Stored data

Source: an optimization exercise on an open RTL-to-GDS flow (aim: small area). Production flows keep margins and buffers that such runs may drop. Function was checked by simulation only, so behaviour that the tests miss may differ from the original. No driver is modelled on the clock port, so clocking that relies on it looks cheaper here than on a real chip. Power and IR drop assume default switching activity.

// xbar_bank
module xbar_bank
#(
  parameter int NUM_CHANNELS   = 2,   
  parameter int FIRST_POSITION = 0    
) (
  input  logic                    sclk,
  input  logic                    reset,
  input  logic                    enable,
  input  logic                    re,
  input  logic                    wr,
  input  logic [ADDR_BITS-1:0]    addr,
  input  logic [WORD_BITS-1:0]    data,
  output logic [WORD_BITS-1:0]    data_out,
  output logic [NUM_CHANNELS-1:0] xbar_clock,
  output logic [NUM_CHANNELS-1:0] pclk,
  output logic [NUM_CHANNELS-1:0] sin
);
==> flow/config.mk <==
export PLATFORM = sky130hd
export DESIGN_NAME = xbar_bank
export DESIGN_NICKNAME = xbar_bank
export VERILOG_FILES = /design/flow/design.v
export SDC_FILE = /design/flow/constraint.sdc
export NUM_CORES = 4
export LEC_CHECK = 0
export CAP_MARGIN = 20
export CORE_MARGIN = 2
export CORE_UTILIZATION = 40
export SLEW_MARGIN = 20
==> flow/constraint.sdc <==
create_clock -name core_clock -period 5.0 [get_ports {sclk}]
set_input_delay 1.0000 -clock core_clock [delete_from_list [all_inputs] [get_ports {sclk}]]
set_output_delay 1.0000 -clock core_clock [all_outputs]
set_load 0.01 [all_outputs]
run.sh (not shown) runs the stock make flow with config.mk's settings and CLKGATE_MAP_FILE= SYNTH_SCRIPT=/design/flow/synth_recipe.tcl, a recipe that flattens the netlist after the stock synthesis.
The first run went through all stages and came out clean.
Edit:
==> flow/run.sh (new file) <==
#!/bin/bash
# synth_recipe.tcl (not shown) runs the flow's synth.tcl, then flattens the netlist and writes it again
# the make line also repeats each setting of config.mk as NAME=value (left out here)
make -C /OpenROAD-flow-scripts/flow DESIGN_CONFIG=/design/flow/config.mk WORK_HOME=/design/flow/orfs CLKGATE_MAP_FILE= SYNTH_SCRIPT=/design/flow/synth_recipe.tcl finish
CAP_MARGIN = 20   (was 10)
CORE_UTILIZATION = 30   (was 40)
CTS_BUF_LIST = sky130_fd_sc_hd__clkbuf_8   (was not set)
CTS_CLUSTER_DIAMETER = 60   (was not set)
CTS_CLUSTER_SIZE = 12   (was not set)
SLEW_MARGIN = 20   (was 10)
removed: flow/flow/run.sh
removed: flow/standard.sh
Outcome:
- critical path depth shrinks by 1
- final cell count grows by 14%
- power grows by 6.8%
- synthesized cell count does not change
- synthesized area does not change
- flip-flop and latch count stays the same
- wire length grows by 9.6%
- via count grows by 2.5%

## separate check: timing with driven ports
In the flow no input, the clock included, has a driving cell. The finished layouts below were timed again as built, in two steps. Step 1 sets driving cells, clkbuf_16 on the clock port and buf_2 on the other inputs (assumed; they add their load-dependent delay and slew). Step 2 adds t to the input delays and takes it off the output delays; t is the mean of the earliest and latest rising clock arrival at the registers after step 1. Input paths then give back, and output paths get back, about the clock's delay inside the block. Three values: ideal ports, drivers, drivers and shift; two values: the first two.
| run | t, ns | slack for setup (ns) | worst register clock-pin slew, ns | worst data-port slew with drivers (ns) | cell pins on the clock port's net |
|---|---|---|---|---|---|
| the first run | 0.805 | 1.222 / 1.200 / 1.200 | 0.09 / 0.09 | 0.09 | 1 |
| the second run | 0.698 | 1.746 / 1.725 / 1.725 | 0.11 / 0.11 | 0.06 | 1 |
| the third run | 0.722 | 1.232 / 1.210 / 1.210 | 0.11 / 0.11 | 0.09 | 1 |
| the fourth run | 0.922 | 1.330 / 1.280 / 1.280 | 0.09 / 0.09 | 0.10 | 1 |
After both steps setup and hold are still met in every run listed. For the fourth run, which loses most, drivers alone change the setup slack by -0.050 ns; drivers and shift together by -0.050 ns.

TRY IT :: Set down, unchanged, only those lines above that fall between the line with "removed: flow/standard.sh" and the line with "## separate check: timing with driven ports", the two end lines included.

SOLUTION FOR THIS TASK ::
removed: flow/standard.sh
Outcome:
- critical path depth shrinks by 1
- final cell count grows by 14%
- power grows by 6.8%
- synthesized cell count does not change
- synthesized area does not change
- flip-flop and latch count stays the same
- wire length grows by 9.6%
- via count grows by 2.5%

## separate check: timing with driven ports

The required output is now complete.